What you will do: Reproduce all the entries precisely.
○ ○ ○ ○ ○ ○ ○
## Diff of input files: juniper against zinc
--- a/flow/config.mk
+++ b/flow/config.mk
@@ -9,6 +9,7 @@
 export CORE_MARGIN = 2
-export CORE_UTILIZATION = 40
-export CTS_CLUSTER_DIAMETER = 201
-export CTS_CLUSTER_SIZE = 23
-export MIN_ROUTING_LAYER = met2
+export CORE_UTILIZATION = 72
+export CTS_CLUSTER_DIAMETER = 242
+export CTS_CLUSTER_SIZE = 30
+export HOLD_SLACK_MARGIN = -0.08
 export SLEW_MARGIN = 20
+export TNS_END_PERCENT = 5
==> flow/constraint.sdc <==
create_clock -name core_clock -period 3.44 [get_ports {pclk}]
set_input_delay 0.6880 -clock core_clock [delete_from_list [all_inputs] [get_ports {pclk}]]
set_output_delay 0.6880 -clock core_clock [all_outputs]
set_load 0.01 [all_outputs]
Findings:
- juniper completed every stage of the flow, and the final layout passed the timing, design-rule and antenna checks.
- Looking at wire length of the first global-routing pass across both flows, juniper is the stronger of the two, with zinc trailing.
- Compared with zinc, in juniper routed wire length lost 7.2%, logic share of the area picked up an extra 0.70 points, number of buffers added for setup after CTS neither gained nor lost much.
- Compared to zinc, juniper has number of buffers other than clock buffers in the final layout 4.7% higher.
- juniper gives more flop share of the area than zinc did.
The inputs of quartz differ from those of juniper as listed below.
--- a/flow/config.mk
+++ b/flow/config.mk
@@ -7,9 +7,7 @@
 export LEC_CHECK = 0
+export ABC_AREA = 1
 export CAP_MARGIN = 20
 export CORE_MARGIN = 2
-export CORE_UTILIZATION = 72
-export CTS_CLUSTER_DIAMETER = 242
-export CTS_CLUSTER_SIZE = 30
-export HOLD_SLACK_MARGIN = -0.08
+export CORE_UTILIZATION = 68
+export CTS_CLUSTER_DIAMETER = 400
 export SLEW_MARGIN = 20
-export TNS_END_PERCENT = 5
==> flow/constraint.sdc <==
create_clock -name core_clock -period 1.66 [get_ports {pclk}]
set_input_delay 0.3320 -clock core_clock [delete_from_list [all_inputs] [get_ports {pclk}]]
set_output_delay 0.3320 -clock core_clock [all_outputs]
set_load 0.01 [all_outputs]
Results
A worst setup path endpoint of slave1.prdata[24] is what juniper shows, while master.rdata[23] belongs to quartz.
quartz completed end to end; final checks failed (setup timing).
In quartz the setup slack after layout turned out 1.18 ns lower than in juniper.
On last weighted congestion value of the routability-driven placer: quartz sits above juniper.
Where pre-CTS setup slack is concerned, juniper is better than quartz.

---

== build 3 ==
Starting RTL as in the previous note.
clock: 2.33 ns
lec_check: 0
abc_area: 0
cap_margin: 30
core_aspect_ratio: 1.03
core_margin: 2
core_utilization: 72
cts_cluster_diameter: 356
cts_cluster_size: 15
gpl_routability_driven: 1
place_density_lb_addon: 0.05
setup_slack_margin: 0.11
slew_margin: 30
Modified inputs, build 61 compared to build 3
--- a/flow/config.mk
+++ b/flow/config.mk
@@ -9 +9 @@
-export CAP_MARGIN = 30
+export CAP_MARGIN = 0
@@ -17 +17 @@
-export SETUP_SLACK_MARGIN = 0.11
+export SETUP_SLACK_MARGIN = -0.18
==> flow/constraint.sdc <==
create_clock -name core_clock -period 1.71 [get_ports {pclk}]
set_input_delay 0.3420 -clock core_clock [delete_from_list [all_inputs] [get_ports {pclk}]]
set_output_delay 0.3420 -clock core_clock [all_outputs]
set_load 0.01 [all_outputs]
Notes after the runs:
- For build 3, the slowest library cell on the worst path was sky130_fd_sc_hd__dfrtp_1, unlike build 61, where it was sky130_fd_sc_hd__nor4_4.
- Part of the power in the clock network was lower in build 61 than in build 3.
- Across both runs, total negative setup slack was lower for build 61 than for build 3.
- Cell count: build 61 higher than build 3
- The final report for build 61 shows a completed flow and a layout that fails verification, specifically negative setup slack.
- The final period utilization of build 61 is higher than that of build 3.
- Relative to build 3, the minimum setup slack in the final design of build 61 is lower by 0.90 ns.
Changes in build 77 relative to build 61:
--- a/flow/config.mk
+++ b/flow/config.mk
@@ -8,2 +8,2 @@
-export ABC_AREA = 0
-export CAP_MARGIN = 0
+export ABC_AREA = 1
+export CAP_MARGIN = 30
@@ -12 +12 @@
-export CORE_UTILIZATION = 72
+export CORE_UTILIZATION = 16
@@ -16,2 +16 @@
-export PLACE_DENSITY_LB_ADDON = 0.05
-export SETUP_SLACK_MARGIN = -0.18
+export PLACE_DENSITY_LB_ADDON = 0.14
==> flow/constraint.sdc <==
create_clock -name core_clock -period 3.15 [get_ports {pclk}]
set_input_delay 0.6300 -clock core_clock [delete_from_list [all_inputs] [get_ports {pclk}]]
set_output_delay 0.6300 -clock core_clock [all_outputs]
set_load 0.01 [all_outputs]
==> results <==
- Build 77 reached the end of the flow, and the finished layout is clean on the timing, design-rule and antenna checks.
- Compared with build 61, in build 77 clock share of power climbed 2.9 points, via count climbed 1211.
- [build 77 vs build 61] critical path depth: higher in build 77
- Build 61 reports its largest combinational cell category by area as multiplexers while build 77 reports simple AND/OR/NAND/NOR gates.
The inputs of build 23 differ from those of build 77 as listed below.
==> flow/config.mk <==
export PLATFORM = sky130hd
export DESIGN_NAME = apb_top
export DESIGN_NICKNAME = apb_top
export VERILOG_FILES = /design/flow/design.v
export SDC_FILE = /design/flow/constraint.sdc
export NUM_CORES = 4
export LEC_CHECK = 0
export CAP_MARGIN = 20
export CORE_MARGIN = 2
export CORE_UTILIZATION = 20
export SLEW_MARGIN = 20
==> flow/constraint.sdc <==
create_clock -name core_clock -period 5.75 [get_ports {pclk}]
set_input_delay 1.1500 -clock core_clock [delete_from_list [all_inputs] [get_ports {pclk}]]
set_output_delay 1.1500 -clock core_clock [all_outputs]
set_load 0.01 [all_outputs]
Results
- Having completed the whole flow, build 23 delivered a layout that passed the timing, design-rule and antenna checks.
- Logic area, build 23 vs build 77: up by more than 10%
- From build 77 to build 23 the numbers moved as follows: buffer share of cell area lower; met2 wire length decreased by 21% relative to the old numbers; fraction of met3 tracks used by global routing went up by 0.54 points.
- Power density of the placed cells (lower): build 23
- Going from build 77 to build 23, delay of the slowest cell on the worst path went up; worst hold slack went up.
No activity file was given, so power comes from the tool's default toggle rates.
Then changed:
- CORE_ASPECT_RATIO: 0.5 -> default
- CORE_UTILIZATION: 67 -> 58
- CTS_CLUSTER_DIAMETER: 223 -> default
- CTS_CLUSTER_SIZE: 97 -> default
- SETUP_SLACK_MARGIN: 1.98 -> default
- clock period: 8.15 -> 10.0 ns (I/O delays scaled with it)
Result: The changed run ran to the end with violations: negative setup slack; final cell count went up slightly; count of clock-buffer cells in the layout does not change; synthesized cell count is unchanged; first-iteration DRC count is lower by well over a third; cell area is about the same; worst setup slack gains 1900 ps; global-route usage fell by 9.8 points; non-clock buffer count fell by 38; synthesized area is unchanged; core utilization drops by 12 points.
○ ○ ○ ○ ○ ○ ○
Reply:
## Diff of input files: juniper against zinc
--- a/flow/config.mk
+++ b/flow/config.mk
@@ -9,6 +9,7 @@
 export CORE_MARGIN = 2
-export CORE_UTILIZATION = 40
-export CTS_CLUSTER_DIAMETER = 201
-export CTS_CLUSTER_SIZE = 23
-export MIN_ROUTING_LAYER = met2
+export CORE_UTILIZATION = 72
+export CTS_CLUSTER_DIAMETER = 242
+export CTS_CLUSTER_SIZE = 30
+export HOLD_SLACK_MARGIN = -0.08
 export SLEW_MARGIN = 20
+export TNS_END_PERCENT = 5
==> flow/constraint.sdc <==
create_clock -name core_clock -period 3.44 [get_ports {pclk}]
set_input_delay 0.6880 -clock core_clock [delete_from_list [all_inputs] [get_ports {pclk}]]
set_output_delay 0.6880 -clock core_clock [all_outputs]
set_load 0.01 [all_outputs]
Findings:
- juniper completed every stage of the flow, and the final layout passed the timing, design-rule and antenna checks.
- Looking at wire length of the first global-routing pass across both flows, juniper is the stronger of the two, with zinc trailing.
- Compared with zinc, in juniper routed wire length lost 7.2%, logic share of the area picked up an extra 0.70 points, number of buffers added for setup after CTS neither gained nor lost much.
- Compared to zinc, juniper has number of buffers other than clock buffers in the final layout 4.7% higher.
- juniper gives more flop share of the area than zinc did.
The inputs of quartz differ from those of juniper as listed below.
--- a/flow/config.mk
+++ b/flow/config.mk
@@ -7,9 +7,7 @@
 export LEC_CHECK = 0
+export ABC_AREA = 1
 export CAP_MARGIN = 20
 export CORE_MARGIN = 2
-export CORE_UTILIZATION = 72
-export CTS_CLUSTER_DIAMETER = 242
-export CTS_CLUSTER_SIZE = 30
-export HOLD_SLACK_MARGIN = -0.08
+export CORE_UTILIZATION = 68
+export CTS_CLUSTER_DIAMETER = 400
 export SLEW_MARGIN = 20
-export TNS_END_PERCENT = 5
==> flow/constraint.sdc <==
create_clock -name core_clock -period 1.66 [get_ports {pclk}]
set_input_delay 0.3320 -clock core_clock [delete_from_list [all_inputs] [get_ports {pclk}]]
set_output_delay 0.3320 -clock core_clock [all_outputs]
set_load 0.01 [all_outputs]
Results
A worst setup path endpoint of slave1.prdata[24] is what juniper shows, while master.rdata[23] belongs to quartz.
quartz completed end to end; final checks failed (setup timing).
In quartz the setup slack after layout turned out 1.18 ns lower than in juniper.
On last weighted congestion value of the routability-driven placer: quartz sits above juniper.
Where pre-CTS setup slack is concerned, juniper is better than quartz.

---

== build 3 ==
Starting RTL as in the previous note.
clock: 2.33 ns
lec_check: 0
abc_area: 0
cap_margin: 30
core_aspect_ratio: 1.03
core_margin: 2
core_utilization: 72
cts_cluster_diameter: 356
cts_cluster_size: 15
gpl_routability_driven: 1
place_density_lb_addon: 0.05
setup_slack_margin: 0.11
slew_margin: 30
Modified inputs, build 61 compared to build 3
--- a/flow/config.mk
+++ b/flow/config.mk
@@ -9 +9 @@
-export CAP_MARGIN = 30
+export CAP_MARGIN = 0
@@ -17 +17 @@
-export SETUP_SLACK_MARGIN = 0.11
+export SETUP_SLACK_MARGIN = -0.18
==> flow/constraint.sdc <==
create_clock -name core_clock -period 1.71 [get_ports {pclk}]
set_input_delay 0.3420 -clock core_clock [delete_from_list [all_inputs] [get_ports {pclk}]]
set_output_delay 0.3420 -clock core_clock [all_outputs]
set_load 0.01 [all_outputs]
Notes after the runs:
- For build 3, the slowest library cell on the worst path was sky130_fd_sc_hd__dfrtp_1, unlike build 61, where it was sky130_fd_sc_hd__nor4_4.
- Part of the power in the clock network was lower in build 61 than in build 3.
- Across both runs, total negative setup slack was lower for build 61 than for build 3.
- Cell count: build 61 higher than build 3
- The final report for build 61 shows a completed flow and a layout that fails verification, specifically negative setup slack.
- The final period utilization of build 61 is higher than that of build 3.
- Relative to build 3, the minimum setup slack in the final design of build 61 is lower by 0.90 ns.
Changes in build 77 relative to build 61:
--- a/flow/config.mk
+++ b/flow/config.mk
@@ -8,2 +8,2 @@
-export ABC_AREA = 0
-export CAP_MARGIN = 0
+export ABC_AREA = 1
+export CAP_MARGIN = 30
@@ -12 +12 @@
-export CORE_UTILIZATION = 72
+export CORE_UTILIZATION = 16
@@ -16,2 +16 @@
-export PLACE_DENSITY_LB_ADDON = 0.05
-export SETUP_SLACK_MARGIN = -0.18
+export PLACE_DENSITY_LB_ADDON = 0.14
==> flow/constraint.sdc <==
create_clock -name core_clock -period 3.15 [get_ports {pclk}]
set_input_delay 0.6300 -clock core_clock [delete_from_list [all_inputs] [get_ports {pclk}]]
set_output_delay 0.6300 -clock core_clock [all_outputs]
set_load 0.01 [all_outputs]
==> results <==
- Build 77 reached the end of the flow, and the finished layout is clean on the timing, design-rule and antenna checks.
- Compared with build 61, in build 77 clock share of power climbed 2.9 points, via count climbed 1211.
- [build 77 vs build 61] critical path depth: higher in build 77
- Build 61 reports its largest combinational cell category by area as multiplexers while build 77 reports simple AND/OR/NAND/NOR gates.
The inputs of build 23 differ from those of build 77 as listed below.
==> flow/config.mk <==
export PLATFORM = sky130hd
export DESIGN_NAME = apb_top
export DESIGN_NICKNAME = apb_top
export VERILOG_FILES = /design/flow/design.v
export SDC_FILE = /design/flow/constraint.sdc
export NUM_CORES = 4
export LEC_CHECK = 0
export CAP_MARGIN = 20
export CORE_MARGIN = 2
export CORE_UTILIZATION = 20
export SLEW_MARGIN = 20
==> flow/constraint.sdc <==
create_clock -name core_clock -period 5.75 [get_ports {pclk}]
set_input_delay 1.1500 -clock core_clock [delete_from_list [all_inputs] [get_ports {pclk}]]
set_output_delay 1.1500 -clock core_clock [all_outputs]
set_load 0.01 [all_outputs]
Results
- Having completed the whole flow, build 23 delivered a layout that passed the timing, design-rule and antenna checks.
- Logic area, build 23 vs build 77: up by more than 10%
- From build 77 to build 23 the numbers moved as follows: buffer share of cell area lower; met2 wire length decreased by 21% relative to the old numbers; fraction of met3 tracks used by global routing went up by 0.54 points.
- Power density of the placed cells (lower): build 23
- Going from build 77 to build 23, delay of the slowest cell on the worst path went up; worst hold slack went up.
No activity file was given, so power comes from the tool's default toggle rates.
Then changed:
- CORE_ASPECT_RATIO: 0.5 -> default
- CORE_UTILIZATION: 67 -> 58
- CTS_CLUSTER_DIAMETER: 223 -> default
- CTS_CLUSTER_SIZE: 97 -> default
- SETUP_SLACK_MARGIN: 1.98 -> default
- clock period: 8.15 -> 10.0 ns (I/O delays scaled with it)
Result: The changed run ran to the end with violations: negative setup slack; final cell count went up slightly; count of clock-buffer cells in the layout does not change; synthesized cell count is unchanged; first-iteration DRC count is lower by well over a third; cell area is about the same; worst setup slack gains 1900 ps; global-route usage fell by 9.8 points; non-clock buffer count fell by 38; synthesized area is unchanged; core utilization drops by 12 points.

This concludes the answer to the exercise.